SOCIAL SECURITY DISABILITY INSURANCE BENEFITS

INSOLENT HYPOCRISY

 

It seems incomprehensible that decisions of disability should be determined through an adversary system.  No Jury.  The judges are also the prosecutors who call their own paid witnesses.  Everyone knows how the game is going to come out.  In spite of that, the claimant is forced to play it.

Judges, in their conclusions, will make references to data that reasonable people would consider to be unimportant and to hearsay evidence that is not allowed in any legitimate court.  Judges are known to quote records inaccurately in their decisions, with a lot of suppositions that no conscionable person would make.

Examining physicians usually make notes on a pad and later dictate their reports.  Most often, they do not quote exactly the statements made to them by the claimant.  After all, physicians are not court reporters; and this usually does not involve important data.

Judges seize upon this to note in their decision that the record contains many inconsistent statements by the claimant.  Then preposterously conclude that the claimant was not considered to be a credible witness.

Many times, a judge will have a case for several months prior to the hearing and say that they have studied the case.  Yet, never ask the claimant about these so‑called inconsistencies.

The number of medical specialists available for consultative examinations is limited by the low fee schedule that Social Security Disability Insurance will pay.  In one case, where the Appeals Council had vacated the first decision of denial and remanded the case to a second judge for further proceedings, this second judge gave instructions to the Disability Insurance Unit of that state that three different neurologists and ten different psychologists were not to be used.  These were medical specialists that might give evidence to counteract the previous decision of denial.  The remainder of the specialists available were those known to give reports that coincide with the Office of Hearings and Appeals’ desire to deny benefits to claimants.  These were specialists with questionable ethics and conflicts of interest, since most (80% to 90%) of their professional income is from the Office of Hearings and Appeals.  At the hearing and in the decision of denial, the judge had the audacity to say, “The undersigned had absolutely no control over who [the claimant] would be sent to for examination.”

Ethical medical specialists turn down cases paid for the Office of Hearings and Appeals because these judges do not want a complete battery of tests done that would determine any disability of the claimant.  These judges instead specify that only certain tests should be performed.  Tests that will show only what the judge wants in order to deny a claim.

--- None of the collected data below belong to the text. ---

--- src/rtl/rvid_pkg.sv ---
// shared types, opcodes, operation ids and stream layout of the rv32i decoder
package rvid_pkg;

  // major opcodes
  localparam logic [6:0] OPC_LOAD     = 7'h03;
  localparam logic [6:0] OPC_MISC_MEM = 7'h0F;
  localparam logic [6:0] OPC_OP_IMM   = 7'h13;
  localparam logic [6:0] OPC_AUIPC    = 7'h17;
  localparam logic [6:0] OPC_STORE    = 7'h23;
  localparam logic [6:0] OPC_OP       = 7'h33;
  localparam logic [6:0] OPC_LUI      = 7'h37;
  localparam logic [6:0] OPC_BRANCH   = 7'h63;
  localparam logic [6:0] OPC_JALR     = 7'h67;
  localparam logic [6:0] OPC_JAL      = 7'h6F;
  localparam logic [6:0] OPC_SYSTEM   = 7'h73;

  // exact system words
  localparam logic [31:0] WORD_ECALL  = 32'h0000_0073;
  localparam logic [31:0] WORD_EBREAK = 32'h0010_0073;

  // operation ids in decoder order
  localparam logic [5:0] ID_LB     = 6'd0,  ID_LH     = 6'd1,  ID_LW     = 6'd2;
  localparam logic [5:0] ID_LBU    = 6'd3,  ID_LHU    = 6'd4,  ID_FENCE  = 6'd5;
  localparam logic [5:0] ID_FENCEI = 6'd6,  ID_ADDI   = 6'd7,  ID_SLLI   = 6'd8;
  localparam logic [5:0] ID_SLTI   = 6'd9,  ID_SLTIU  = 6'd10, ID_XORI   = 6'd11;
  localparam logic [5:0] ID_SRLI   = 6'd12, ID_SRAI   = 6'd13, ID_ORI    = 6'd14;
  localparam logic [5:0] ID_ANDI   = 6'd15, ID_AUIPC  = 6'd16, ID_SB     = 6'd17;
  localparam logic [5:0] ID_SH     = 6'd18, ID_SW     = 6'd19, ID_ADD    = 6'd20;
  localparam logic [5:0] ID_SUB    = 6'd21, ID_SLL    = 6'd22, ID_SLT    = 6'd23;
  localparam logic [5:0] ID_SLTU   = 6'd24, ID_XOR    = 6'd25, ID_SRL    = 6'd26;
  localparam logic [5:0] ID_SRA    = 6'd27, ID_OR     = 6'd28, ID_AND    = 6'd29;
  localparam logic [5:0] ID_LUI    = 6'd30, ID_BEQ    = 6'd31, ID_BNE    = 6'd32;
  localparam logic [5:0] ID_BLT    = 6'd33, ID_BGE    = 6'd34, ID_BLTU   = 6'd35;
  localparam logic [5:0] ID_BGEU   = 6'd36, ID_JALR   = 6'd37, ID_JAL    = 6'd38;
  localparam logic [5:0] ID_ECALL  = 6'd39, ID_EBREAK = 6'd40, ID_CSRRW  = 6'd41;
  localparam logic [5:0] ID_CSRRS  = 6'd42, ID_CSRRC  = 6'd43, ID_CSRRWI = 6'd44;
  localparam logic [5:0] ID_CSRRSI = 6'd45, ID_CSRRCI = 6'd46;

  // encoding format
  typedef enum logic [2:0] {
    FMT_R    = 3'd0,
    FMT_I    = 3'd1,
    FMT_S    = 3'd2,
    FMT_B    = 3'd3,
    FMT_U    = 3'd4,
    FMT_J    = 3'd5,
    FMT_NONE = 3'd6
  } fmt_e;

  // opcode class flags and side conditions found in the first stage
  typedef struct packed {
    logic       is_load;
    logic       is_fence;
    logic       is_opimm;
    logic       is_auipc;
    logic       is_store;
    logic       is_op;
    logic       is_lui;
    logic       is_branch;
    logic       is_jalr;
    logic       is_jal;
    logic       is_sys;
    logic [2:0] funct3;
    logic       f7_nz;
    logic       is_ecall;
    logic       is_ebreak;
  } predec_t;

  // classification result handed from the id decoder
  typedef struct packed {
    logic       ok;
    logic [5:0] id;
    fmt_e       fmt;
  } class_t;

  // output stream layout
  localparam int unsigned TDATA_W  = 88;
  localparam int unsigned TUSER_W  = 4;
  localparam int unsigned IN_TDATA_W = 32;

endpackage

--- src/rtl/rvid_id_decode.sv ---
// operation id, format and recognition from the predecoded opcode class
module rvid_id_decode import rvid_pkg::*; (
  input  predec_t pd_i,
  output class_t  cls_o
);

  logic       ok;
  logic [5:0] id;
  fmt_e       fmt;

  // classify by opcode class, then funct3
  always_comb begin
    ok  = 1'b0;
    id  = ID_LB;
    fmt = FMT_NONE;
    if (pd_i.is_load) begin
      fmt = FMT_I;
      unique case (pd_i.funct3)
        3'd0: begin ok = 1'b1; id = ID_LB;  end
        3'd1: begin ok = 1'b1; id = ID_LH;  end
        3'd2: begin ok = 1'b1; id = ID_LW;  end
        3'd4: begin ok = 1'b1; id = ID_LBU; end
        3'd5: begin ok = 1'b1; id = ID_LHU; end
        default: ok = 1'b0;
      endcase
    end else if (pd_i.is_fence) begin
      fmt = FMT_I;
      unique case (pd_i.funct3)
        3'd0: begin ok = 1'b1; id = ID_FENCE;  end
        3'd1: begin ok = 1'b1; id = ID_FENCEI; end
        default: ok = 1'b0;
      endcase
    end else if (pd_i.is_opimm) begin
      fmt = FMT_I;
      ok  = 1'b1;
      unique case (pd_i.funct3)
        3'd0: id = ID_ADDI;
        3'd1: id = ID_SLLI;
        3'd2: id = ID_SLTI;
        3'd3: id = ID_SLTIU;
        3'd4: id = ID_XORI;
        3'd5: id = pd_i.f7_nz ? ID_SRAI : ID_SRLI;
        3'd6: id = ID_ORI;
        default: id = ID_ANDI;
      endcase
    end else if (pd_i.is_auipc) begin
      fmt = FMT_U;
      ok  = 1'b1;
      id  = ID_AUIPC;
    end else if (pd_i.is_store) begin
      fmt = FMT_S;
      unique case (pd_i.funct3)
        3'd0: begin ok = 1'b1; id = ID_SB; end
        3'd1: begin ok = 1'b1; id = ID_SH; end
        3'd2: begin ok = 1'b1; id = ID_SW; end
        default: ok = 1'b0;
      endcase
    end else if (pd_i.is_op) begin
      fmt = FMT_R;
      ok  = 1'b1;
      unique case (pd_i.funct3)
        3'd0: id = pd_i.f7_nz ? ID_SUB : ID_ADD;
        3'd1: id = ID_SLL;
        3'd2: id = ID_SLT;
        3'd3: id = ID_SLTU;
        3'd4: id = ID_XOR;
        3'd5: id = pd_i.f7_nz ? ID_SRA : ID_SRL;
        3'd6: id = ID_OR;
        default: id = ID_AND;
      endcase
    end else if (pd_i.is_lui) begin
      fmt = FMT_U;
      ok  = 1'b1;
      id  = ID_LUI;
    end else if (pd_i.is_branch) begin
      fmt = FMT_B;
      unique case (pd_i.funct3)
        3'd0: begin ok = 1'b1; id = ID_BEQ;  end
        3'd1: begin ok = 1'b1; id = ID_BNE;  end
        3'd4: begin ok = 1'b1; id = ID_BLT;  end
        3'd5: begin ok = 1'b1; id = ID_BGE;  end
        3'd6: begin ok = 1'b1; id = ID_BLTU; end
        3'd7: begin ok = 1'b1; id = ID_BGEU; end
        default: ok = 1'b0;
      endcase
    end else if (pd_i.is_jalr) begin
      fmt = FMT_I;
      ok  = 1'b1;
      id  = ID_JALR;
    end else if (pd_i.is_jal) begin
      fmt = FMT_J;
      ok  = 1'b1;
      id  = ID_JAL;
    end else if (pd_i.is_sys) begin
      fmt = FMT_I;
      unique case (pd_i.funct3)
        3'd0: begin
          if (pd_i.is_ecall) begin
            ok = 1'b1; id = ID_ECALL;
          end else if (pd_i.is_ebreak) begin
            ok = 1'b1; id = ID_EBREAK;
          end
        end
        3'd1: begin ok = 1'b1; id = ID_CSRRW;  end
        3'd2: begin ok = 1'b1; id = ID_CSRRS;  end
        3'd3: begin ok = 1'b1; id = ID_CSRRC;  end
        3'd5: begin ok = 1'b1; id = ID_CSRRWI; end
        3'd6: begin ok = 1'b1; id = ID_CSRRSI; end
        3'd7: begin ok = 1'b1; id = ID_CSRRCI; end
        default: ok = 1'b0;
      endcase
    end
  end

  // unrecognized words report id zero and no format
  assign cls_o.ok  = ok;
  assign cls_o.id  = ok ? id : ID_LB;
  assign cls_o.fmt = ok ? fmt : FMT_NONE;

endmodule

--- src/rtl/rvid_imm_gen.sv ---
// immediate and csr address generation from the word and its format
module rvid_imm_gen import rvid_pkg::*; (
  input  logic [31:0] word_i,
  input  fmt_e        fmt_i,
  input  logic        is_sys_i,
  output logic [31:0] imm_o,
  output logic [11:0] csr_o
);

  // format-specific immediate assembly
  always_comb begin
    unique case (fmt_i)
      FMT_I: imm_o = is_sys_i ? {27'd0, word_i[19:15]}
                              : {{20{word_i[31]}}, word_i[31:20]};
      FMT_S: imm_o = {{20{word_i[31]}}, word_i[31:25], word_i[11:7]};
      FMT_B: imm_o = {{19{word_i[31]}}, word_i[31], word_i[7], word_i[30:25],
                      word_i[11:8], 1'b0};
      FMT_U: imm_o = {word_i[31:12], 12'd0};
      FMT_J: imm_o = {{11{word_i[31]}}, word_i[31], word_i[19:12], word_i[20],
                      word_i[30:21], 1'b0};
      default: imm_o = 32'd0;
    endcase
  end

  // csr address only for recognized system words
  assign csr_o = (is_sys_i && (fmt_i == FMT_I)) ? word_i[31:20] : 12'd0;

endmodule

--- src/rtl/rv32i_instruction_decoder_unit.sv ---
// top level: three-stage pipelined rv32i and zicsr instruction decoder
// path: an input word is registered by the predecode, then the classify, then the output
//   register before its result transaction is offered
// throughput: one instruction word per cycle while the output is not stalled; a stage
//   advances whenever it is empty or the stage after it advances (predecode, classify, immediate with output)
// reset: rst_ni clears all stage valid bits asynchronously; payload is not reset
module rv32i_instruction_decoder_unit import rvid_pkg::*; (
  input  logic                  clk_i,
  input  logic                  rst_ni,
  // slave side
  input  logic                  s_axis_tvalid,
  output logic                  s_axis_tready,
  input  logic [IN_TDATA_W-1:0] s_axis_tdata,   // instr_word[31:0]
  // master side
  output logic                  m_axis_tvalid,
  input  logic                  m_axis_tready,
  // instr_id[5:0], opcode[12:6], dest_reg[17:13], src1_reg[22:18],
  // src2_reg[27:23], funct3_field[30:28], funct7_field[37:31],
  // immediate[69:38], csr_addr[81:70], zero pad[87:82]
  output logic [TDATA_W-1:0]    m_axis_tdata,
  // recognized[0], format[3:1]
  output logic [TUSER_W-1:0]    m_axis_tuser
);

  // stage enables: a stage moves when it is empty or its successor moves
  logic en1, en2, en3;
  logic v1_q, v2_q, v3_q;

  assign en3 = !v3_q || m_axis_tready;
  assign en2 = !v2_q || en3;
  assign en1 = !v1_q || en2;
  assign s_axis_tready = en1;

  // valid bits travel with the data
  always_ff @(posedge clk_i or negedge rst_ni) begin
    if (!rst_ni) begin
      v1_q <= 1'b0;
      v2_q <= 1'b0;
      v3_q <= 1'b0;
    end else begin
      if (en1) v1_q <= s_axis_tvalid;
      if (en2) v2_q <= v1_q;
      if (en3) v3_q <= v2_q;
    end
  end

  // stage 1: opcode class predecode
  predec_t     pd_d, pd_q;
  logic [31:0] word1_q;
  logic [6:0]  opc_in;

  assign opc_in = s_axis_tdata[6:0];

  always_comb begin
    pd_d.is_load   = (opc_in == OPC_LOAD);
    pd_d.is_fence  = (opc_in == OPC_MISC_MEM);
    pd_d.is_opimm  = (opc_in == OPC_OP_IMM);
    pd_d.is_auipc  = (opc_in == OPC_AUIPC);
    pd_d.is_store  = (opc_in == OPC_STORE);
    pd_d.is_op     = (opc_in == OPC_OP);
    pd_d.is_lui    = (opc_in == OPC_LUI);
    pd_d.is_branch = (opc_in == OPC_BRANCH);
    pd_d.is_jalr   = (opc_in == OPC_JALR);
    pd_d.is_jal    = (opc_in == OPC_JAL);
    pd_d.is_sys    = (opc_in == OPC_SYSTEM);
    pd_d.funct3    = s_axis_tdata[14:12];
    pd_d.f7_nz     = |s_axis_tdata[31:25];
    pd_d.is_ecall  = (s_axis_tdata == WORD_ECALL);
    pd_d.is_ebreak = (s_axis_tdata == WORD_EBREAK);
  end

  always_ff @(posedge clk_i) begin
    if (en1) begin
      pd_q    <= pd_d;
      word1_q <= s_axis_tdata;
    end
  end

  // stage 2: operation id and format
  class_t      cls_d, cls_q;
  logic [31:0] word2_q;
  logic        sys2_q;

  rvid_id_decode u_id_decode (
    .pd_i  (pd_q),
    .cls_o (cls_d)
  );

  always_ff @(posedge clk_i) begin
    if (en2) begin
      cls_q   <= cls_d;
      word2_q <= word1_q;
      sys2_q  <= pd_q.is_sys;
    end
  end

  // stage 3: immediate, csr address and output register
  logic [31:0]        imm;
  logic [11:0]        csr;
  logic [TDATA_W-1:0] tdata_d, tdata_q;
  logic [TUSER_W-1:0] tuser_d, tuser_q;

  rvid_imm_gen u_imm_gen (
    .word_i   (word2_q),
    .fmt_i    (cls_q.fmt),
    .is_sys_i (sys2_q),
    .imm_o    (imm),
    .csr_o    (csr)
  );

  assign tdata_d = {6'd0, csr, imm, word2_q[31:25], word2_q[14:12], word2_q[24:20],
                    word2_q[19:15], word2_q[11:7], word2_q[6:0], cls_q.id};
  assign tuser_d = {cls_q.fmt, cls_q.ok};

  always_ff @(posedge clk_i) begin
    if (en3) begin
      tdata_q <= tdata_d;
      tuser_q <= tuser_d;
    end
  end

  assign m_axis_tvalid = v3_q;
  assign m_axis_tdata  = tdata_q;
  assign m_axis_tuser  = tuser_q;

endmodule

--- config.mk ---
export PLATFORM = sky130hd
export DESIGN_NAME = rv32i_instruction_decoder_unit
export DESIGN_NICKNAME = d
export VERILOG_FILES = /design/src/rtl/rvid_pkg.sv /design/src/rtl/rvid_id_decode.sv /design/src/rtl/rvid_imm_gen.sv /design/src/rtl/rv32i_instruction_decoder_unit.sv
export SDC_FILE = /design/constraint.sdc
export NUM_CORES = 1
export LEC_CHECK = 0
export BUFFER_PORTS_ARGS = -buffer_cell sky130_fd_sc_hd__buf_4
export CORE_MARGIN = 2
export CORE_UTILIZATION = 50
export DETAILED_ROUTE_END_ITERATION = 12
export PLACE_DENSITY = 0.73
export SLEW_MARGIN = 20
export SYNTH_ARGS = -nofsm -noshare
export SYNTH_HDL_FRONTEND = slang
export SYNTH_SLANG_ARGS = --single-unit
--- constraint.sdc ---
create_clock -name clk_i -period 6 [get_ports clk_i]
set_input_delay 0 -clock clk_i [delete_from_list [all_inputs] [get_ports clk_i]]
set_output_delay 0 -clock clk_i [all_outputs]
set_load 0.01 [all_outputs]
# After elaboration in Yosys (flattened, before gate mapping)
# Index checks and enable logic that the tools add are counted.
dict set report totals {
  word_cells 120
  out_inout_bits 94
  register_bits 181
  in_bits 36
}
dict set report classes {
  reduce_logical 14
  muxes 54
  n_eq_ne 25
}
# operator n
set ops {}
lappend ops {{$pmux W32 S5} 1}
lappend ops {{$pmux W6 S7} 3}
lappend ops {{$mux W6} 13}
lappend ops {{$pmux W6 S6} 1}
lappend ops {{$mux W3} 11}
lappend ops {{$eq A32 B21 Y1 const B} 1}
lappend ops {{$eq A32 B7 Y1 const B} 1}
lappend ops {{$mux W32} 1}
lappend ops {{$eq A7 B7 Y1 const B} 4}
lappend ops {{$eq A7 B6 Y1 const B} 3}
lappend ops {{$mux W1} 20}
lappend ops {{$eq A3 B3 Y1 const B} 6}
lappend ops {{$pmux W5 S3} 1}
lappend ops {{$eq A7 B5 Y1 const B} 2}
lappend ops {{$eq A3 B2 Y1 const B} 4}
lappend ops {{$pmux W3 S4} 1}
lappend ops {{$reduce_or A6 Y1} 2}
lappend ops {{$eq A7 B2 Y1 const B} 1}
lappend ops {{$eq A7 B4 Y1 const B} 1}
lappend ops {{$reduce_or A7 Y1} 1}
lappend ops {{$eq A3 B1 Y1 const B} 2}
lappend ops {{$pmux W3 S2} 1}
lappend ops {{$reduce_or A5 Y1} 1}
lappend ops {{$logic_not A1 Y1} 3}
lappend ops {{6 further kinds} 8}

# Depth between registers and ports, before layout
# Gate-level depths: netlist (run 1).
dict set report logic_depth {
  word_depth 14
  mapped_depth 7
  ltp_nobuf 5
}

# Hierarchy
# From an unflattened synthesis (run 1), not the netlist that was laid out.
dict set report unflattened {
  hier_cells 430
  hier_area_um2 6991.7
}
# module cells_per_inst n_inst seq_area_each_um2 area_per_inst_um2
set by_module_without_submodules {}
lappend by_module_without_submodules {rv32i_instruction_decoder_unit 226 1 5330.1 5615.4}
lappend by_module_without_submodules {rvid_id_decode 132 1 0.0 833.3}
lappend by_module_without_submodules {rvid_imm_gen 72 1 0.0 543.0}

# Worst setup path before layout (run 1)
# No wires, ideal clock.
dict set report synth_timing {
  path_kind {register to register}
  startpoint {reg v3_q (netlist: m_axis_tvalid)}
  endpoint {reg tdata_q[0] (netlist: m_axis_tdata[0]), enable pin}
  path_slack_ps 3109
  arrival_ps 2431
  synth_period_minus_slack_ps 2891
  setup_time_ps 460
  required_time_ps 5540
  stages_incl_launch_ff 2
  path_buffers 0
  path_cell_list {dfrtp_1 > nand2b_1}
}
dict set report synth_via {
  elab_chain_cells 2
}
# item line
set synth_lines {}
lappend synth_lines {{from (decl)} rv32i_instruction_decoder_unit.sv:27} ;# logic v1_q, v2_q, v3_q;
lappend synth_lines {{from (signal assigned)} rv32i_instruction_decoder_unit.sv:43} ;# if (en3) v3_q <= v2_q;
lappend synth_lines {{$logic_not A1 Y1} rv32i_instruction_decoder_unit.sv:29} ;# assign en3 = !v3_q || m_axis_tready;
lappend synth_lines {{$logic_or A1 B1 Y1} rv32i_instruction_decoder_unit.sv:29}
lappend synth_lines {{named net en3} rv32i_instruction_decoder_unit.sv:26} ;# logic en1, en2, en3;
lappend synth_lines {{to (signal assigned)} rv32i_instruction_decoder_unit.sv:117} ;# tdata_q <= tdata_d;
lappend synth_lines {{to (decl)} rv32i_instruction_decoder_unit.sv:100} ;# logic [TDATA_W-1:0] tdata_d, tdata_q;
# The timed path passes the listed nets, and every way through them passes these cells.
# A chain may end at the register's enable or synchronous reset.

==> reports/metrics.cfg, run 1 <==
[detailed_routing]
routed_wl_mm = 13.6
drcViolationCount = 0
ant_nets = 0
drt_first_pass_iters = 5
via_count = 4168
drt_iter0_drc = 404
wl_per_cell_um = 17.4
vias_per_cell = 5.34

[worst_setup_path]
critical_path_arrival_ns = 2.58
crit_start = word1_q[14]
crit_required_ns = 6.21
r2r_setup_slack_ns = 3.63
endpoint_kind = flop
crit_path_end = cls_q[8]
r2r_cells = 5
cp-start-kind = flop
worstReg2RegEnd = cls_q[8]
crit_fanout = 25
crit_type = reg2reg
r2r_start = word1_q[14]

[timing]
fmax_mhz = 422
rsz0062_at_grt = false
tightest_slew_ns = 1.02
timing.final.crit_period_ns = 2.37
finalClockSkew_ns = 0.00812
holdWs_ns = 0.317
slew_headroom = 0.318
setup-violations-final = 0
slew_violations = 0
setup_tns_ns = 0
finalHoldViolCount = 0
finalCritPeriodShare = 0.395

[global_route]
overflow = 0
antenna_found_initial = 0
grt_pass1_wl_mm = 21.2
grt_pass1_vias = 4043
grt_max_degree = 80
grt_usage = 0.194

[place]
dp_hpwl_mm = 8.90
globalplace.congestion = 0.837
portBuffers = 123

[job]
max_cap_viol_count = 0

[final_layout]
area_growth_pct = 29.4
layout_common_cells = edfxtp_1, buf_4, dlygate4sd3_1, a21oi_1
multi_input_area_um2 = 1350
antenna_cells = 0
fin_nets = 627
ff_latch_area_um2 = 5330
mostFrequentLayoutCell = edfxtp_1
layout-drive-gt1-share = 0.270
nFillCells = 942
final_util = 0.662

[status]
status = finished clean

[floorplan]
start_util = 0.512
fp.dieW_um = 121
core-area_um2 = 13300
dieArea_um2 = 14600
io_pins = 130
core.rowCount = 42
die_h_um = 121

[clocking]
cts.sinks = 178
cts_tree = done
htreeDepth = 4
clock_path_buffers = 2
path_clk_slew_ns = 0.06
clk_latency_ns = 0.41
cts_buffers = 17
cts-root-buf = clkbuf_16

[synth]
synth_area_leader_cell = edfxtp_1
synth_edf_count = 175
yosysSeqAreaShare = 0.783
yosysWarnings = 0
ys_ff_latch = 178
synth-main-ff-cell = edfxtp_1
synth_cell_types = 56
yosys-top-cells-area = edfxtp_1, a21o_1, a21oi_1, and2_1, dfrtp_1
synth.avg_cell_area_um2 = 15.9
synth_area_um2 = 6810
syn_inst = 427
synth_top_area_frac = 0.772
synthArstFlopShare = 0.0169

[pwr]
leakage_uw = 0.00351
powerDensity_nw_per_um2 = 363
ir_worst_vdd_mv = 0.164

[worst_hold_path]
hold_class = in2reg

==> final cells by class <==
type,count,share of cell area
flip-flops and latches,178,0.605
clock inverters,13,0.0128
multi-input cells,219,0.153
well taps,176,0.0250
repair buffers,163,0.149
clock buffers,19,0.0492
inverters,12,0.00511
==> sequential cells by signal, summed over array words and instances, names as in the netlist <==
name and flops:
cls_q 10, v2_q 1, word1_q 30, m_axis_tdata 82, pd_q 16, m_axis_tuser 4, m_axis_tvalid 1, sys2_q 1
v1_q 1, word2_q 32
==> synth_stat cells (4+ instances only) <==
library cell	count
edfxtp_1	175
a21oi_1	25
a21o_1	20
and2_1	20
nor2_1	20
nand2_1	18
o21ai_0	13
inv_1	12
nand2b_1	12
nor3_1	12
nor4_1	9
buf_2	8
clkbuf_1	7
buf_4	6
a222oi_1	4
nor2b_1	4
nor3b_1	4
==> critical path, stage by stage, from the launching register on <==
cell and delay [ns]:
edfxtp_1 0.73, o21bai_1 0.30, a211o_1 0.35, a211o_1 0.32
o21a_2 0.18, a2111oi_2 0.29
==> power breakdown <==
part           switching (uW)  internal [uW]  leakage, uW
clock                     434            571     0.000265
combinational             256            240      0.00140
sequential                100           1590      0.00184
total                     790           2400      0.00351
==> per-layer routing <==
metal  vias to the layer above  wire [um]  part of all wire  GRT usage
li1                       1980          -                 -          -
met1                      2022       5690              0.42      0.248
met2                       153       6950              0.51      0.326
met3                        13        774             0.057     0.0453
met4                         0        190             0.014     0.0669
met5                         -          0                 0          0
==> worst min-delay path by stage <==
stage / startpoint / to / slack, ns / cells past startpoint
CTS: s_axis_tdata[30] / word1_q[30] / 0.30 / 2
finish: s_axis_tdata[24] / word1_q[24] / 0.32 / 2
global placement: rst_ni / m_axis_tvalid / -0.21 / 1
global route: s_axis_tdata[22] / word1_q[22] / 0.31 / 2
floorplan: rst_ni / m_axis_tvalid / -0.30 / 0
detailed placement: rst_ni / m_axis_tvalid / -0.21 / 1
==> cells by family after synthesis <==
group,count (synthesis),share of synthesized area
xor+xnor,1,0.00129
simple gates,117,0.0937
buf+inv,35,0.0241
flops,178,0.783
mux,1,0.00165
compound gates,94,0.0958
other cells,1,0.000551
==> timing repair <==
item,CTS,global route
endpoints found under the hold margin,55,0
resized for setup,0,0
buffers inserted,0,0
hold buffers,37,0
==> stage by stage <==
stage                     total power, uW  instance area, um2  setup slack [ns]  std cells
final                                3190                8810              3.63        780
after global routing                 3320                8810              3.52        780
after CTS                            3210                8800              3.68        780
after detailed placement             2190                7880              3.69        711
after global placement               2180                7880              3.75        711
after floorplan                      1950                6830              3.11        432
No activity file was read; power rests on OpenSTA's default activity.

There are those medical specialists, used for the first time, that will not compromise their integrity; and they do tests that they are not paid for.  They are forever boycotted by the Office of Hearings and Appeals.  The only way these medical specialists are available is for the claimant to seek them out and pay for the tests and testimony themselves.  When this is done, these medical specialists do tests, write reports, testify at the hearing and are subject to cross examination.

The Office of Hearings and Appeals’ psychologist does only the tests requested by the judge, then writes a report that is forwarded to the Office of Hearings and Appeals.  This Office of Hearings and Appeals’ psychologist is not at the hearing to testify or be cross examined.  Other psychologists chosen by the judge, who have never given tests or examined the claimant in any manner, testify as to what great reports the Office of Hearings and Appeals’ psychologist makes.  The Office of Hearings and Appeals’ psychologist lies and the judge’s psychologists swear to it.

The marriage between law and psychology is a homosexual marriage, and how these arrogant judges are appointed is political homosexuality.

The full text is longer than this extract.